* _What is being asked_: Whenever a line below mentions the word "high", that line should be copied.
══════
**config.mk**
```make
export PLATFORM = sky130hd
export DESIGN_NAME = fphub_add_pipe_flat
export DESIGN_NICKNAME = d
export VERILOG_FILES = /design/src/rtl/fphub_pkg.sv /design/src/rtl/fphub_add_pipe_if.sv /design/src/rtl/FPHUB_adder.sv /design/src/rtl/fphub_pipe_stage.sv /design/src/rtl/fphub_add_pipe.sv /design/src/flat_wrapper.sv
export SDC_FILE = /design/constraint.sdc
export NUM_CORES = 1
export LEC_CHECK = 0
export ABC_CLOCK_PERIOD_IN_PS = 1800
export CORE_ASPECT_RATIO = 1.2
export CORE_MARGIN = 2
export CORE_UTILIZATION = 51
export CTS_CLUSTER_SIZE = 24
export DETAILED_ROUTE_END_ITERATION = 7
export GPL_ROUTABILITY_DRIVEN = 0
export PLACE_DENSITY = 0.87
export SETUP_SLACK_MARGIN = 0.05
export SYNTH_ARGS = -nofsm -noshare
export SYNTH_HDL_FRONTEND = slang
export SYNTH_SLANG_ARGS = --single-unit
```
**constraint.sdc**
```tcl
create_clock -name clk_i -period 1.8 [get_ports clk_i]
set_input_delay 0.27 -clock clk_i [delete_from_list [all_inputs] [get_ports clk_i]]
set_output_delay 0.27 -clock clk_i [all_outputs]
set_load 0.05 [all_outputs]
```
**src/rtl/fphub_pkg.sv**
```systemverilog
// Shared types and helpers for the HUB floating-point adder slice.
// Latency: n/a (types, constants and pure functions only).
// Backpressure: n/a.
package fphub_pkg;

  // Operand formats understood by the unit.
  typedef enum logic [2:0] {
    FP32    = 3'd0,
    FP64    = 3'd1,
    FP16    = 3'd2,
    FP8     = 3'd3,
    FP16ALT = 3'd4
  } fp_format_e;

  // Operation group encoding; only ADD is executed by this unit.
  typedef enum logic [3:0] {
    FMADD, FNMSUB, ADD, MUL, DIV, SQRT, SGNJ, MINMAX,
    CMP, CLASSIFY, F2F, F2I, I2F, CPKAB, CPKCD
  } operation_e;

  // Exception flags, NV in the MSB.
  typedef struct packed {
    logic NV;
    logic DZ;
    logic OF;
    logic UF;
    logic NX;
  } status_t;

  // Stage payload in the default FP16 / 4-bit-tag configuration.
  typedef struct packed {
    logic [15:0] result;
    status_t     status;
    logic [3:0]  tag;
  } fphub_stage_t;

  function automatic int exp_bits(input fp_format_e fmt);
    case (fmt)
      FP32:    return 8;
      FP64:    return 11;
      FP16:    return 5;
      FP8:     return 5;
      FP16ALT: return 8;
      default: return 5;
    endcase
  endfunction

  function automatic int man_bits(input fp_format_e fmt);
    case (fmt)
      FP32:    return 23;
      FP64:    return 52;
      FP16:    return 10;
      FP8:     return 2;
      FP16ALT: return 7;
      default: return 10;
    endcase
  endfunction

  // Canonical quiet NaN: sign 0, exponent all ones, mantissa MSB set.
  function automatic logic [63:0] canon_nan(input int e, input int m);
    logic [63:0] emask;
    emask = ((64'd1 << e) - 64'd1) << m;
    return emask | (64'd1 << (m - 1));
  endfunction

  // Helpers take the operand zero-extended to 64 bits plus its field widths.
  function automatic logic exp_ones(input logic [63:0] v, input int e, input int m);
    logic [63:0] emask;
    emask = ((64'd1 << e) - 64'd1) << m;
    return (v & emask) == emask;
  endfunction

  function automatic logic is_inf(input logic [63:0] v, input int e, input int m);
    return exp_ones(v, e, m) && ((v & ((64'd1 << m) - 64'd1)) == 64'd0);
  endfunction

  function automatic logic is_nan(input logic [63:0] v, input int e, input int m);
    return exp_ones(v, e, m) && ((v & ((64'd1 << m) - 64'd1)) != 64'd0);
  endfunction

endpackage

```
**src/rtl/fphub_add_pipe_if.sv**
```systemverilog
// Operation/result bundle of the pipelined HUB adder.
// Latency: n/a (wires only).
// Backpressure: in_valid_i/in_ready_o upstream, out_valid_o/out_ready_i downstream.
// Ports: operands/op/op_mod/tag/flush and both handshakes; slave = the adder.
interface fphub_add_pipe_if
  import fphub_pkg::*;
#(
  parameter int WIDTH    = 16,
  parameter int TagWidth = 4
) ();

  logic [2:0][WIDTH-1:0] operands_i;
  operation_e            op_i;
  logic                  op_mod_i;
  logic [TagWidth-1:0]   tag_i;
  logic                  in_valid_i;
  logic                  in_ready_o;
  logic                  flush_i;
  logic [WIDTH-1:0]      result_o;
  status_t               status_o;
  logic [TagWidth-1:0]   tag_o;
  logic                  out_valid_o;
  logic                  out_ready_i;
  logic                  busy_o;

  modport master (
    output operands_i, op_i, op_mod_i, tag_i, in_valid_i, flush_i, out_ready_i,
    input  in_ready_o, result_o, status_o, tag_o, out_valid_o, busy_o
  );

  modport slave (
    input  operands_i, op_i, op_mod_i, tag_i, in_valid_i, flush_i, out_ready_i,
    output in_ready_o, result_o, status_o, tag_o, out_valid_o, busy_o
  );

endinterface

```
**src/rtl/FPHUB_adder.sv**
```systemverilog
// Combinational HUB floating-point adder core (X + Y -> Z, round-to-nearest by truncation).
// Latency: 0 cycles, purely combinational.
// Backpressure: none; Z follows X/Y whenever start is high, 0 otherwise.
// Ports: start, X, Y (1+E+M bits each), Z. Exponent 0 is treated as zero (no subnormals).
module FPHUB_adder #(
  parameter int E = 5,
  parameter int M = 10
) (
  input  logic         start,
  input  logic [E+M:0] X,
  input  logic [E+M:0] Y,
  output logic [E+M:0] Z
);

  // carry + hidden one + M fraction bits + implicit HUB LSB
  localparam int W = M + 3;

  logic         swap;
  logic [E+M:0] a, b;
  logic [E-1:0] ea, eb, d;
  logic [W-1:0] ma, mb, mbs, sum, norm;
  logic         unused_norm;
  int           p, er;

  // Order operands by magnitude so the subtraction never goes negative.
  assign swap = Y[E+M-1:0] > X[E+M-1:0];
  assign a    = swap ? Y : X;
  assign b    = swap ? X : Y;
  assign ea   = a[E+M-1:M];
  assign eb   = b[E+M-1:M];

  // HUB significands carry an always-one bit below the stored LSB.
  assign ma  = (ea == '0) ? '0 : {2'b01, a[M-1:0], 1'b1};
  assign mb  = (eb == '0) ? '0 : {2'b01, b[M-1:0], 1'b1};
  assign d   = ea - eb;
  assign mbs = (32'(d) >= 32'(W)) ? '0 : (mb >> d);
  assign sum = (a[E+M] ^ b[E+M]) ? (ma - mbs) : (ma + mbs);

  always_comb begin
    p    = -1;
    norm = '0;
    er   = 0;
    Z    = '0;
    for (int i = 0; i < W; i++) begin
      if (sum[i]) p = i;
    end
    if (p >= 0) begin
      norm = sum << (W - 1 - p);
      er   = int'(ea) + p - (W - 2);
      if (er >= (1 << E) - 1) begin
        Z = {a[E+M], {E{1'b1}}, {M{1'b0}}};
      end else if (er <= 0) begin
        Z = {a[E+M], {(E+M){1'b0}}};
      end else begin
        // Truncation drops the position of the new implicit HUB bit.
        Z = {a[E+M], E'(er), norm[W-2 -: M]};
      end
    end
    if (!start) Z = '0;
  end

  // Leading one and the bits below the kept fraction are implied, not stored.
  assign unused_norm = ^{norm[W-1], norm[W-M-2:0]};

endmodule

```
**src/rtl/fphub_pipe_stage.sv**
```systemverilog
// One elastic register slice: valid + payload, ready chained from downstream.
// Latency: 1 cycle.
// Backpressure: up_rdy = !valid || dn_rdy (combinational pass-through, no skid).
// Ports: clk_i, rst_ni, flush_i, up_vld/up_dat/up_rdy, dn_vld/dn_dat/dn_rdy.
module fphub_pipe_stage
  import fphub_pkg::*;
#(
  parameter type data_t = fphub_stage_t
) (
  input  logic  clk_i,
  input  logic  rst_ni,
  input  logic  flush_i,
  input  logic  up_vld,
  input  data_t up_dat,
  output logic  up_rdy,
  output logic  dn_vld,
  output data_t dn_dat,
  input  logic  dn_rdy
);

  logic  vld_q;
  data_t dat_q;

  assign up_rdy = !vld_q || dn_rdy;
  assign dn_vld = vld_q;
  assign dn_dat = dat_q;

  always_ff @(posedge clk_i or negedge rst_ni) begin
    if (!rst_ni) begin
      vld_q <= 1'b0;
      dat_q <= '0;
    end else begin
      // Flush wins over any load; payload is left as-is.
      if (flush_i) begin
        vld_q <= 1'b0;
      end else if (up_rdy) begin
        vld_q <= up_vld;
      end
      if (up_vld && up_rdy && !flush_i) begin
        dat_q <= up_dat;
      end
    end
  end

endmodule

```
**src/rtl/fphub_add_pipe.sv**
```systemverilog
// Pipelined HUB FP adder/subtractor with special-value handling, tag passthrough and flush.
// Latency: NumPipeRegs cycles (legal 1..8), one operation per cycle throughput.
// Backpressure: in_ready_o is combinational from out_ready_i through the stage chain; no skid.
// Ports: clk_i, rst_ni (async, active-low), bus (fphub_add_pipe_if.slave).
// Build option: define FPHUB_ADD_STATUS_EN to register computed NV/OF/NX flags;
// otherwise status_o is constant zero and no status flops exist.
module fphub_add_pipe
  import fphub_pkg::*;
#(
  parameter fp_format_e FpFormat    = FP16,
  parameter int         E           = exp_bits(FpFormat),
  parameter int         M           = man_bits(FpFormat),
  parameter int         WIDTH       = 1 + E + M,
  parameter int         NumPipeRegs = 2,
  parameter int         TagWidth    = 4
) (
  input logic             clk_i,
  input logic             rst_ni,
  fphub_add_pipe_if.slave bus
);

`ifdef FPHUB_ADD_STATUS_EN
  typedef struct packed {
    logic [WIDTH-1:0]    result;
    status_t             status;
    logic [TagWidth-1:0] tag;
  } stage_t;
`else
  typedef struct packed {
    logic [WIDTH-1:0]    result;
    logic [TagWidth-1:0] tag;
  } stage_t;
`endif

  localparam logic [WIDTH-1:0] CanonNan = WIDTH'(canon_nan(E, M));

  // ---------------- stage 0: sign flip, core, specials ----------------
  logic [WIDTH-1:0] x, y, z, res;
  logic             x_nan, y_nan, x_inf, y_inf;
  logic             nv, of;
  logic             unused_op0;
  stage_t           s0;

  assign x = bus.operands_i[1];
  assign y = {bus.operands_i[2][WIDTH-1] ^ bus.op_mod_i, bus.operands_i[2][WIDTH-2:0]};
  assign unused_op0 = ^bus.operands_i[0];

  FPHUB_adder #(.E(E), .M(M)) u_core (
    .start (1'b1),
    .X     (x),
    .Y     (y),
    .Z     (z)
  );

  assign x_nan = is_nan(64'(x), E, M);
  assign y_nan = is_nan(64'(y), E, M);
  assign x_inf = is_inf(64'(x), E, M);
  assign y_inf = is_inf(64'(y), E, M);

  always_comb begin
    res = z;
    nv  = 1'b0;
    of  = 1'b0;
    if (x_nan || y_nan) begin
      res = CanonNan;
    end else if (x_inf && y_inf && (x[WIDTH-1] != y[WIDTH-1])) begin
      res = CanonNan;
      nv  = 1'b1;
    end else if (x_inf) begin
      res = x;
    end else if (y_inf) begin
      res = y;
    end else if (bus.op_i != ADD) begin
      res = CanonNan;
      nv  = 1'b1;
    end else begin
      // Both finite: an all-ones exponent can only come from overflow.
      of = &z[WIDTH-2:M];
    end
  end

  always_comb begin
    s0        = '0;
    s0.result = res;
    s0.tag    = bus.tag_i;
`ifdef FPHUB_ADD_STATUS_EN
    s0.status.NV = nv;
    s0.status.OF = of;
    s0.status.NX = of;
`endif
  end

`ifndef FPHUB_ADD_STATUS_EN
  logic unused_flags;
  assign unused_flags = nv ^ of;
`endif

  // ---------------- stages 1..NumPipeRegs ----------------
  // Index k of vld/dat is the output of stage k; rdy[k] is the ready seen by stage k.
  logic [NumPipeRegs:0] vld;
  logic [NumPipeRegs:0] rdy;
  stage_t               dat [NumPipeRegs+1];

  assign vld[0]           = bus.in_valid_i;
  assign dat[0]           = s0;
  assign rdy[NumPipeRegs] = bus.out_ready_i;

  for (genvar k = 0; k < NumPipeRegs; k++) begin : g_stage
    fphub_pipe_stage #(.data_t(stage_t)) u_stage (
      .clk_i   (clk_i),
      .rst_ni  (rst_ni),
      .flush_i (bus.flush_i),
      .up_vld  (vld[k]),
      .up_dat  (dat[k]),
      .up_rdy  (rdy[k]),
      .dn_vld  (vld[k+1]),
      .dn_dat  (dat[k+1]),
      .dn_rdy  (rdy[k+1])
    );
  end

  assign bus.in_ready_o  = rdy[0];
  assign bus.out_valid_o = vld[NumPipeRegs];
  assign bus.result_o    = dat[NumPipeRegs].result;
  assign bus.tag_o       = dat[NumPipeRegs].tag;
  assign bus.busy_o      = |vld[NumPipeRegs:1];
`ifdef FPHUB_ADD_STATUS_EN
  assign bus.status_o    = dat[NumPipeRegs].status;
`else
  assign bus.status_o    = '0;
`endif

endmodule

```
**src/flat_wrapper.sv**
```systemverilog
// flat-port wrapper written by rule: the top's interface ports become plain ports
module fphub_add_pipe_flat import fphub_pkg::*;
#(
  parameter fp_format_e FpFormat    = FP16,
  parameter int         E           = exp_bits(FpFormat),
  parameter int         M           = man_bits(FpFormat),
  parameter int         WIDTH       = 1 + E + M,
  parameter int         NumPipeRegs = 2,
  parameter int         TagWidth    = 4
)
  (clk_i, rst_ni, bus_operands_i, bus_op_i, bus_op_mod_i, bus_tag_i, bus_in_valid_i, bus_flush_i, bus_out_ready_i, bus_in_ready_o, bus_result_o, bus_status_o, bus_tag_o, bus_out_valid_o, bus_busy_o);
  fphub_add_pipe_if #(.WIDTH(WIDTH), .TagWidth(TagWidth)) bus_i ();
  input logic clk_i;
  input logic rst_ni;
  input wire logic [$bits(bus_i.operands_i)-1:0] bus_operands_i;
  input wire logic [$bits(bus_i.op_i)-1:0] bus_op_i;
  input wire logic [$bits(bus_i.op_mod_i)-1:0] bus_op_mod_i;
  input wire logic [$bits(bus_i.tag_i)-1:0] bus_tag_i;
  input wire logic [$bits(bus_i.in_valid_i)-1:0] bus_in_valid_i;
  input wire logic [$bits(bus_i.flush_i)-1:0] bus_flush_i;
  input wire logic [$bits(bus_i.out_ready_i)-1:0] bus_out_ready_i;
  output wire logic [$bits(bus_i.in_ready_o)-1:0] bus_in_ready_o;
  output wire logic [$bits(bus_i.result_o)-1:0] bus_result_o;
  output wire logic [$bits(bus_i.status_o)-1:0] bus_status_o;
  output wire logic [$bits(bus_i.tag_o)-1:0] bus_tag_o;
  output wire logic [$bits(bus_i.out_valid_o)-1:0] bus_out_valid_o;
  output wire logic [$bits(bus_i.busy_o)-1:0] bus_busy_o;
  assign bus_i.operands_i = bus_operands_i;
  assign bus_i.op_i = bus_op_i;
  assign bus_i.op_mod_i = bus_op_mod_i;
  assign bus_i.tag_i = bus_tag_i;
  assign bus_i.in_valid_i = bus_in_valid_i;
  assign bus_i.flush_i = bus_flush_i;
  assign bus_i.out_ready_i = bus_out_ready_i;
  assign bus_in_ready_o = bus_i.in_ready_o;
  assign bus_result_o = bus_i.result_o;
  assign bus_status_o = bus_i.status_o;
  assign bus_tag_o = bus_i.tag_o;
  assign bus_out_valid_o = bus_i.out_valid_o;
  assign bus_busy_o = bus_i.busy_o;
  fphub_add_pipe #(.FpFormat(FpFormat), .E(E), .M(M), .WIDTH(WIDTH), .NumPipeRegs(NumPipeRegs), .TagWidth(TagWidth)) u_core (.clk_i(clk_i), .rst_ni(rst_ni), .bus(bus_i));
endmodule
```
==> results.yml, run 1 <==
floorplanning:
  die_h_um: 120
  initial_core_util_pct: 51.9
  num_io_pins: 90
  dieWidth_um: 101
  num_rows: 42
placement:
  port-buffer-count: 68
  place_hpwl_um: 16500
  place_ws_ns: -7.70
synthesis:
  ys_seq_area_share_pct: 18.4
  ys_warn_count: 0
  synth_edf_count: 0
  syn_avg_cell_area_um2: 8.01
  netlist.area_leader.share_pct: 18.4
  synth_flop_cell: "dfrtp_1"
  synth_cell_type_count: 81
  ys_seq_elements: 42
  ys_async_sr_fraction_pct: 100
  syn_area_mm2: 0.00570
  yosysTopAreaCell: "dfrtp_1"
  synth_area_leaders: "dfrtp_1 18%, ha_1 11%, nand2_1 5.2%"
  synthCells: 712
clocking:
  cts_buffers: 5
  clockBufferDepth: 2
  cts.sinks: 42
  clock_tree.root_cell: "clkbuf_16"
  h-tree-depth: 2
  cts_hold_buf: 0
global_routing:
  grt_overflow: 113
  track_usage_pct: 72.6
  grt_max_degree: 39
timing:
  worst_endpoint_kind: "register data pin"
  worst_endpoint: "u_core.g_stage[0].u_stage.dn_dat[6]$_DFFE_PN0P_/D"
status:
  status: "did not finish"
  tool.error: "[ERROR GRT-0232] Routing congestion too high. Check the congestion heatmap in the GUI."
  flow.stopped_at: "5_1_grt"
══════
* _Your solution_:
// Backpressure: none; Z follows X/Y whenever start is high, 0 otherwise.
  tool.error: "[ERROR GRT-0232] Routing congestion too high. Check the congestion heatmap in the GUI."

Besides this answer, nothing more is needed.